# WHAT THIS TASK INVOLVES
Please repeat the records exactly from their first line, finishing at the line containing "of cell area" and including it.

────

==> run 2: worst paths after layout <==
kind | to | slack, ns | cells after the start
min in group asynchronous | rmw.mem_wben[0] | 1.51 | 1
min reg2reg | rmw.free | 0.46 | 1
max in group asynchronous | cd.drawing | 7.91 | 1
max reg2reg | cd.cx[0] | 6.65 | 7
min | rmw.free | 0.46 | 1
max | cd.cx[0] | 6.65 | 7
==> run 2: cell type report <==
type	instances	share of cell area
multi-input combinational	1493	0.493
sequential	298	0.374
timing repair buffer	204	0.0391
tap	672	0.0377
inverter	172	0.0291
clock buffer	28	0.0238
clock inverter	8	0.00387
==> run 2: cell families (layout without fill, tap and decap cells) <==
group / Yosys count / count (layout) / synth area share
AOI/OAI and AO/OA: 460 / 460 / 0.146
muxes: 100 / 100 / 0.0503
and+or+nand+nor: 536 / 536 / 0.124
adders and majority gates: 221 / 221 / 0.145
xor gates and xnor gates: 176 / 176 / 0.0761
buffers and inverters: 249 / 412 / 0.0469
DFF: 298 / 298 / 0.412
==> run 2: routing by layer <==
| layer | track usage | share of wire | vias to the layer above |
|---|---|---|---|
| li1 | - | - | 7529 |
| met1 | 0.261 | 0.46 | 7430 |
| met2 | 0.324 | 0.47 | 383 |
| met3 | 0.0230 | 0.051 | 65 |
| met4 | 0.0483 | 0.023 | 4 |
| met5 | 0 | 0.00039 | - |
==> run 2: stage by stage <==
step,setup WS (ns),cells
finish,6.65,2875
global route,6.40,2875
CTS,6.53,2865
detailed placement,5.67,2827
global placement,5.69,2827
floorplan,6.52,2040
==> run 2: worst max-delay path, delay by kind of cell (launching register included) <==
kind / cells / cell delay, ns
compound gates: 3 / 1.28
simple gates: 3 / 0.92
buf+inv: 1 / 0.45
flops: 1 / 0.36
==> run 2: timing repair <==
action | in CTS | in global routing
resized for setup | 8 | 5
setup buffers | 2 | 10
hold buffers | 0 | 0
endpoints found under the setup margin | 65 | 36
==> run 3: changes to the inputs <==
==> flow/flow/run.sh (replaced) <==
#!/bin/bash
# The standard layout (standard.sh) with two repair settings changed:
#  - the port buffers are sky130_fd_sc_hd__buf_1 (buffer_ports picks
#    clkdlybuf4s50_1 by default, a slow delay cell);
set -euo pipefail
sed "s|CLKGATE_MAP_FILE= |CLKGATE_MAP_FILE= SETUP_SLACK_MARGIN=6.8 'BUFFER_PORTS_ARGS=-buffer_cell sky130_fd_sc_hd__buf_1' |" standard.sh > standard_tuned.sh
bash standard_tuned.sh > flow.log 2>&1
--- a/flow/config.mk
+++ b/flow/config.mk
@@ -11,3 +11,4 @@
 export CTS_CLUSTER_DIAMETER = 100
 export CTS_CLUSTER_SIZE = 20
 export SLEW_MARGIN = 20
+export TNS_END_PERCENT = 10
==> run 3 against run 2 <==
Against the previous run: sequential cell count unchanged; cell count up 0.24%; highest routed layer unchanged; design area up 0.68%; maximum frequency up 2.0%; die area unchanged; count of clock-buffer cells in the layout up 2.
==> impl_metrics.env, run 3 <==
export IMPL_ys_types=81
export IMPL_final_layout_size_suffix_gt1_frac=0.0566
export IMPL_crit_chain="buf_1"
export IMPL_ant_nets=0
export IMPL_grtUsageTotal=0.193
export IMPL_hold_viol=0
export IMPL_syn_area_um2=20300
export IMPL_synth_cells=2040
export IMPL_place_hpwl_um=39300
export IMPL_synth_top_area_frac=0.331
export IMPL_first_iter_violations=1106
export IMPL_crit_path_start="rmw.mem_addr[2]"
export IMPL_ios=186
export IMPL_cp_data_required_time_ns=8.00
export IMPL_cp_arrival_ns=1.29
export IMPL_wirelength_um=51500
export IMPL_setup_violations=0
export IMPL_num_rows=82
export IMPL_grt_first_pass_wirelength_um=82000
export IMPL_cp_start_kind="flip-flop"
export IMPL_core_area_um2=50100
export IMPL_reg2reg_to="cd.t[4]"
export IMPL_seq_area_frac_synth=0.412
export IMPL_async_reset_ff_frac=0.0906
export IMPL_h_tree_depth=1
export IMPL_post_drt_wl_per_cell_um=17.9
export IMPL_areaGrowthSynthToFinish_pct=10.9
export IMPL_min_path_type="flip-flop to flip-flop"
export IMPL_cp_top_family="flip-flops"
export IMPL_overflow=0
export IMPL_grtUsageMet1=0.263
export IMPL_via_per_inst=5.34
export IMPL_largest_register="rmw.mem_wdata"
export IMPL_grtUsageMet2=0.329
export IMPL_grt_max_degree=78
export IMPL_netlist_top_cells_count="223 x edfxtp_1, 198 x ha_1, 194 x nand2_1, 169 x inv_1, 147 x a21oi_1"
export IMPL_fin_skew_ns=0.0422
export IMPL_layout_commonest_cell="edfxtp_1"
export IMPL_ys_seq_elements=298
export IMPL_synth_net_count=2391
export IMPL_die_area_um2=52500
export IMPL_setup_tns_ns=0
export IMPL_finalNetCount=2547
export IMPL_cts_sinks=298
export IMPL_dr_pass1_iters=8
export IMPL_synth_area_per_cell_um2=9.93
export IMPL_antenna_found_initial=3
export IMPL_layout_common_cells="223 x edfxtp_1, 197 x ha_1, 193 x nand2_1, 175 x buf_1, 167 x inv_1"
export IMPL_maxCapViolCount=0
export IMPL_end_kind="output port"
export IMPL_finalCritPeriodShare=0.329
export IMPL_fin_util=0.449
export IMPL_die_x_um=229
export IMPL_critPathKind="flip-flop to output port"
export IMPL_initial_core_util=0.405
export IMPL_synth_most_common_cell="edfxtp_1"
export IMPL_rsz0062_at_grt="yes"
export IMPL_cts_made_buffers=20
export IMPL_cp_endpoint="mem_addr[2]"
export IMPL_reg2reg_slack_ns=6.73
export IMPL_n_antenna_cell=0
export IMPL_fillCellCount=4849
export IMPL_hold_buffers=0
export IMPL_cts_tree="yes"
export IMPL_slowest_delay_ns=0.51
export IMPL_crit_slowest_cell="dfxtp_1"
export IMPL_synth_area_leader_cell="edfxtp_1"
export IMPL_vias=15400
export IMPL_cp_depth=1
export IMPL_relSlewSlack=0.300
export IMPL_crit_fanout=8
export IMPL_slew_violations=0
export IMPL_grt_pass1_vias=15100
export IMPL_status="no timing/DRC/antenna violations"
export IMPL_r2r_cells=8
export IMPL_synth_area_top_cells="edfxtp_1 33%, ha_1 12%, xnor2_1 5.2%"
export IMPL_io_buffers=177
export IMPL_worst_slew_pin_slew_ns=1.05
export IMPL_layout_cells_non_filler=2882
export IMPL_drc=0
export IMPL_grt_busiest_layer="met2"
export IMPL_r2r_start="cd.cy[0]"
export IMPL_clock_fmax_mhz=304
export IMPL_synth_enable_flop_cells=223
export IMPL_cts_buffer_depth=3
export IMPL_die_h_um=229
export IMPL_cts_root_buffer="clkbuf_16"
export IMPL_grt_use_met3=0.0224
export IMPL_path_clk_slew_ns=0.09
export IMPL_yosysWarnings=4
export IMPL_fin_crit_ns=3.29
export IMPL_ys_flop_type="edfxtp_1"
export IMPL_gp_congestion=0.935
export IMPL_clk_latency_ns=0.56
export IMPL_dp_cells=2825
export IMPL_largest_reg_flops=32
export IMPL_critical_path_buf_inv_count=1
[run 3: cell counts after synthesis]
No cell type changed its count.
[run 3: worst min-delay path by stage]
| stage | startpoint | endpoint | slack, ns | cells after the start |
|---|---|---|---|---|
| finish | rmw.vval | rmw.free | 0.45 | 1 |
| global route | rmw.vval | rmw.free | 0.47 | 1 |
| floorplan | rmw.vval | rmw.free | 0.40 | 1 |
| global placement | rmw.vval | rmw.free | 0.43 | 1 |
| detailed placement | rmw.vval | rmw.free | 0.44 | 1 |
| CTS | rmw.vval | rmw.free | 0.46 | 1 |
Context: an optimization exercise on an open-source flow, tuned for small area, a short achievable clock period and few clock cycles. The choices shown serve that exercise and are no tape-out recipe. Function was checked by simulation only, so behaviour that the tests miss may differ from the original. Power and IR drop assume default switching activity.

File: design/flow/run.sh
#!/bin/bash
# synth_recipe.tcl (not shown) runs the flow's synth.tcl, then flattens the netlist and writes it again
# the make line also repeats each setting of config.mk as NAME=value (left out here)
make -C /OpenROAD-flow-scripts/flow DESIGN_CONFIG=/design/flow/config.mk WORK_HOME=/design/flow/orfs CLKGATE_MAP_FILE= SYNTH_SCRIPT=/design/flow/synth_recipe.tcl finish
File: design/flow/config.mk
export PLATFORM = sky130hd
export DESIGN_NAME = multipler_top
export DESIGN_NICKNAME = multipler_top
export VERILOG_FILES = /design/flow/design.v
export SDC_FILE = /design/flow/constraint.sdc
export NUM_CORES = 4
export LEC_CHECK = 0
export CAP_MARGIN = 20
export CORE_MARGIN = 2
export CORE_UTILIZATION = 45
export SLEW_MARGIN = 20
File: design/flow/constraint.sdc
create_clock -name core_clock -period 10.0 [get_ports {clk_i}]
set_input_delay 2.0000 -clock core_clock [delete_from_list [all_inputs] [get_ports {clk_i}]]
set_output_delay 2.0000 -clock core_clock [all_outputs]
set_load 0.01 [all_outputs]
File: design/flow/design.v
module multipler_16x16 #(
    parameter integer BLOCK_LENGTH = 16
) (
    input  logic                        clk_i,           
    input  logic [BLOCK_LENGTH-1:0]     indata_a_i,      
    input  logic [BLOCK_LENGTH-1:0]     indata_b_i,      
    output logic [BLOCK_LENGTH*2-1:0]   outdata_r_o      
);
logic [BLOCK_LENGTH*2-1:0] result_buffer;
always_ff @(posedge clk_i) begin
    result_buffer <= indata_a_i * indata_b_i;
end
assign outdata_r_o = result_buffer;
endmodule
From an optimization exercise on the open Yosys and OpenROAD flow, aimed at small area and a short achievable clock period; shortcuts taken in it are not production practice.

==> flow/design.v <==
module calc(out, decimal, CLK, RST, CE, plus, sub, multi, equal);
output [14:0] out;
input  [9:0]  decimal;
input  CLK, RST, CE, plus, sub, multi, equal;
reg [14:0] B, R;
reg [2:0]  cnt;
reg [1:0]  ope;    
reg        P;      
reg [14:2] Xr;                      
reg fy1, fy2, fyn;                  
reg [3:0] ff;                       
wire [3:0] d = decimal[9] ? 4'd9 : decimal[8] ? 4'd8 : decimal[7] ? 4'd7 :
               decimal[6] ? 4'd6 : decimal[5] ? 4'd5 : decimal[4] ? 4'd4 :
               decimal[3] ? 4'd3 : decimal[2] ? 4'd2 : decimal[1] ? 4'd1 : 4'd0;
wire digit = (decimal != 10'd0) && (cnt != 3'd7);
wire o_non = (ope == 2'b00), o_add = (ope == 2'b10), o_sub = (ope == 2'b11), o_mul = (ope == 2'b01);
wire o_as  = ope[1];
wire bx4 = (d == 4'd3) | (d == 4'd4) | (d == 4'd5);
wire bx8 = (d >= 4'd6);
wire by1 = (d == 4'd1) | (d == 4'd3) | (d == 4'd5) | (d == 4'd7) | (d == 4'd9);
wire by2 = (d == 4'd2) | (d == 4'd6);
wire byn = (d == 4'd3) | (d == 4'd6) | (d == 4'd7);
wire [3:0] f = o_mul ? 4'd0 : o_sub ? 4'd9 - d : d;
always @(posedge CLK) begin
    Xr  <= {((o_as | (o_mul & bx8)) ? B[11:0] : 12'd0) ^ {12{o_as}} |
            ((o_mul & bx4) ? B[12:1] : 12'd0),
            (o_mul & bx4 & B[0]) | f[2] | f[3]};
    fy1 <= o_as | (o_mul & by1);
    fy2 <= o_mul & by2;
    fyn <= o_as | (o_mul & byn);
    ff  <= {f[3], 1'b0, f[1] | f[3], f[0]};
end
wire fk  = o_add;                   
wire fci = o_add | (o_mul & fyn);   
wire [14:0] W = {R[11:0], fk, fk, fk};
wire [14:0] V = {R[13:0], fk};
wire [14:0] X = {Xr, ff[1], ff[0]};
wire [14:0] Y = ((fy1 ? B : 15'd0) | (fy2 ? {B[13:0], 1'b0} : 15'd0)) ^ {15{fyn}};
wire [14:0] s1 = W ^ V ^ X;
wire [14:0] c1 = {(W[13:0] & V[13:0]) | (W[13:0] & X[13:0]) | (V[13:0] & X[13:0]), ff[3]};
wire [14:0] s2 = s1 ^ c1 ^ Y;
wire [14:0] c2 = {(s1[13:0] & c1[13:0]) | (s1[13:0] & Y[13:0]) | (c1[13:0] & Y[13:0]), ff[3]};
wire [14:0] S = s2 + c2 + {14'd0, fci};
wire opk    = plus | sub | multi;
wire useRe  = digit | plus | sub | ~(multi | equal | CE);    
wire useB   = ~useRe & ~multi & ~equal & CE & o_as;           
wire ldB    = ~digit & (opk | (equal & ~o_non));              
wire rS = useRe & P, rR = useRe & ~P;
wire bS = ldB & P,   bR = ldB & ~P;
wire [14:0] Ro = rR ? R : useB ? B : 15'd0;
wire [14:0] Bo = bR ? R : B;
wire [14:0] Rnext = rS ? S : Ro;
wire [14:0] Bnext = bS ? S : Bo;
always @(posedge CLK or negedge RST)
    if (!RST) begin
        B <= 0; R <= 0; cnt <= 0; ope <= 0; P <= 0;
    end else begin
        P <= digit;
        R <= Rnext;
        B <= Bnext;
        if (digit)
            cnt <= cnt + 3'd1;
        else if (opk | equal | CE)
            cnt <= 0;
        if (!digit) begin
            if (opk)
                ope <= plus ? 2'b10 : sub ? 2'b11 : 2'b01;
            else if (equal)
                ope <= 0;
        end
    end
assign out = B;
endmodule
export LEC_CHECK = 0
export CAP_MARGIN = 20
export CORE_MARGIN = 2
export CORE_UTILIZATION = 55
export SETUP_SLACK_MARGIN = 3.9
export SLEW_MARGIN = 20
create_clock -name core_clock -period 7.5 [get_ports {CLK}]
standard.sh (not shown) runs the stock make flow with config.mk's settings and CLKGATE_MAP_FILE= SYNTH_SCRIPT=/design/flow/synth_recipe.tcl, a recipe that flattens the netlist after the stock synthesis.
==> flow/flow/run.sh <==
#!/bin/bash
# Standard layout, but with plain buf_2 cells as the port buffers.
set -euo pipefail
bash standard.sh "BUFFER_PORTS_ARGS=-buffer_cell sky130_fd_sc_hd__buf_2" finish > orfs_flow.log 2>&1
The starting point ran to the end with no violations.
Next try:
--- a/flow/design.v
+++ b/flow/design.v
@@ -41,5 +41,15 @@
 wire [14:0] s2 = s1 ^ c1 ^ Y;
 wire [14:0] c2 = {(s1[13:0] & c1[13:0]) | (s1[13:0] & Y[13:0]) | (c1[13:0] & Y[13:0]), ff[3]};
-wire [14:0] S = s2 + c2 + {14'd0, fci};
+wire [14:0] p = s2 ^ c2;
+wire [15:0] g0 = {s2 & c2, fci};
+wire [15:0] p0 = {p, 1'b0};
+wire [15:0] g1 = g0 | ({p0[15:1], 1'b0} & {g0[14:0], 1'b0});
+wire [15:0] p1 = {p0[15:1] & p0[14:0], p0[0]};
+wire [15:0] g2 = g1 | ({p1[15:2], 2'b0} & {g1[13:0], 2'b0});
+wire [15:0] p2 = {p1[15:2] & p1[13:0], p1[1:0]};
+wire [15:0] g3 = g2 | ({p2[15:4], 4'b0} & {g2[11:0], 4'b0});
+wire [15:0] p3 = {p2[15:4] & p2[11:0], p2[3:0]};
+wire [15:0] g4 = g3 | ({p3[15:8], 8'b0} & {g3[7:0], 8'b0});
+wire [14:0] C = g4[14:0];
 wire opk    = plus | sub | multi;
 wire useRe  = digit | plus | sub | ~(multi | equal | CE);    
@@ -48,8 +58,16 @@
 wire rS = useRe & P, rR = useRe & ~P;
 wire bS = ldB & P,   bR = ldB & ~P;
-wire [14:0] Ro = rR ? R : useB ? B : 15'd0;
-wire [14:0] Bo = bR ? R : B;
-wire [14:0] Rnext = rS ? S : Ro;
-wire [14:0] Bnext = bS ? S : Bo;
+wire [14:0] Rk = ({15{rR}} & R) | ({15{useB}} & B);
+wire [14:0] Bk = ({15{bR}} & R) | ({15{~ldB}} & B);
+wire [14:0] R0 = ({15{rS}} &  p) | Rk;
+wire [14:0] R1 = ({15{rS}} & ~p) | Rk;
+wire [14:0] B0 = ({15{bS}} &  p) | Bk;
+wire [14:0] B1 = ({15{bS}} & ~p) | Bk;
+wire [14:0] Rnext, Bnext;
+genvar k;
+generate for (k = 0; k < 15; k = k + 1) begin : nx
+    assign Rnext[k] = C[k] ? R1[k] : R0[k];
+    assign Bnext[k] = C[k] ? B1[k] : B0[k];
+end endgenerate
 always @(posedge CLK or negedge RST)
     if (!RST) begin
- die area came out lower by 2.5%
- clock-buffer cell count does not change
- hold slack gains 0.022 ns
- final area came out lower by 2.6%
- utilization came out lower by 0.99 points
- clock skew came out higher by 0.0078 ns
Function was not checked in any run of this note: the RTL went through the layout flow alone.

[static timing again, ports no longer ideal]
How much do the figures lean on ideal ports? The routed layouts below were timed once more, with nothing changed but the port constraints.
Step 1, drivers: a clkbuf_16 drives CLK and a buf_2 each remaining input, both assumed.
Step 2, shift: input delay + t, output delay - t, t = (earliest + latest rising clock arrival at the registers) / 2. This alone moves slack from input paths to output paths.
Three values: no drivers, after step 1, after step 2; two values: the first two.
run	shift t [ns]	slack for setup (ns)	worst setup path at the end	clock arrival spread, ns	worst data-port slew with drivers (ns)
the first run	0.342	4.009 / 4.009 / 3.831	input to register	0.011 / 0.011	0.03
the second run	0.341	3.999 / 3.999 / 3.955	input to register	0.019 / 0.019	0.03
After both steps setup and hold are still met in every run listed. For the first run, which loses most, drivers alone change the setup slack by 0.000 ns; drivers and shift together by -0.178 ns.
Context: an optimization exercise on an open-source flow, tuned for small area. The choices shown serve that exercise and are no tape-out recipe.
Function was checked by simulation only, so behaviour that the tests miss may differ from the original.
The clock port is modelled as an ideal driver, which makes a skipped or thinned clock tree look cheaper than it is; a real chip needs a root buffer or a tree.
Power figures rest on the tool's default switching activity, not on a simulated workload.

job 1916:
==> flow/design.v (excerpt) <==
module top(input clk,sys_rst,
            input [15:0] din,
            output [15:0] dout,
            output dout_valid,
            output din_ack,
            output [15:0] imem_addr,
            input [31:0] imem_data,
            output halted
);
    localparam [1:0] S_INIT = 2'd0, S_EXEC = 2'd1, S_UPD = 2'd2, S_HALT = 2'd3;
    reg [4:0]  ph;
    reg [1:0]  st;
    reg        cp;         
    reg        jt;         
    reg        pcc;        
    reg        cf, zf, sf, vf;
    reg [15:0] pc;
    reg [15:0] T;          
    reg [15:0] sg;         
    reg [511:0] gq;        
    reg [255:0] dq;        
    wire [3:0] b    = ph[3:0];
    wire       half = ph[4];
    wire       b0   = (b == 4'd0);
    wire       b15  = (b == 4'd15);
    wire [4:0]  op   = imem_data[31:27];
    wire [4:0]  rdst = imem_data[26:22];
    wire [4:0]  rs1  = imem_data[21:17];
    wire        imm  = imem_data[16];
    wire [4:0]  rs2  = imem_data[15:11];
  ...
Size: about 1200 cells after synthesis, about 830 flip-flops, ~85 I/O pins, about 20000 um^2 of cells after synthesis.
==> flow/config.mk <==
export PLATFORM = sky130hd
export DESIGN_NAME = top
export DESIGN_NICKNAME = top
export VERILOG_FILES = /design/flow/design.v
export SDC_FILE = /design/flow/constraint.sdc
export NUM_CORES = 8
export LEC_CHECK = 0
export CAP_MARGIN = 20
export CORE_MARGIN = 2
export CORE_UTILIZATION = 75
export SLEW_MARGIN = 20
==> flow/constraint.sdc <==
create_clock -name core_clock -period 15.0 [get_ports {clk}]
set_input_delay 3.0000 -clock core_clock [delete_from_list [all_inputs] [get_ports {clk}]]
set_output_delay 3.0000 -clock core_clock [all_outputs]
set_load 0.01 [all_outputs]
standard.sh (not shown) runs the stock make flow with config.mk's settings and CLKGATE_MAP_FILE= SYNTH_SCRIPT=/design/flow/synth_recipe.tcl, a recipe that flattens the netlist after the stock synthesis.
==> flow/flow/run.sh <==
#!/bin/bash
# Own layout flow: the standard flow (standard synthesis, floorplan, power grid
# and tap cells unchanged) with two settings changed:
#  - every port gets a buf_1 as its port buffer (instead of the default buffer cell)
#  - clock tree synthesis builds larger sink clusters and inserts no dummy loads
# Each tool writes its own log under orfs/logs/; make's output goes to flow_make.log.
set -euo pipefail
cd "$(dirname "$0")/.."
source flow/params.sh
export BUFFER_PORTS_ARGS="-buffer_cell sky130_fd_sc_hd__buf_1"
export CTS_ARGS="-sink_clustering_enable -repair_clock_nets -dont_use_dummy_load -buf_list ${CTS_BUFS} -sink_clustering_size ${CTS_SIZE} -sink_clustering_max_diameter ${CTS_DIAM}"
bash standard.sh finish > flow_make.log 2>&1
==> flow/flow/params.sh <==
CTS_BUFS=sky130_fd_sc_hd__clkbuf_16
CTS_SIZE=35
CTS_DIAM=40
Job 1916: all stages complete, timing, DRC and antenna checks passed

────

# RESPONSE BELOW
==> run 2: worst paths after layout <==
kind | to | slack, ns | cells after the start
min in group asynchronous | rmw.mem_wben[0] | 1.51 | 1
min reg2reg | rmw.free | 0.46 | 1
max in group asynchronous | cd.drawing | 7.91 | 1
max reg2reg | cd.cx[0] | 6.65 | 7
min | rmw.free | 0.46 | 1
max | cd.cx[0] | 6.65 | 7
==> run 2: cell type report <==
type	instances	share of cell area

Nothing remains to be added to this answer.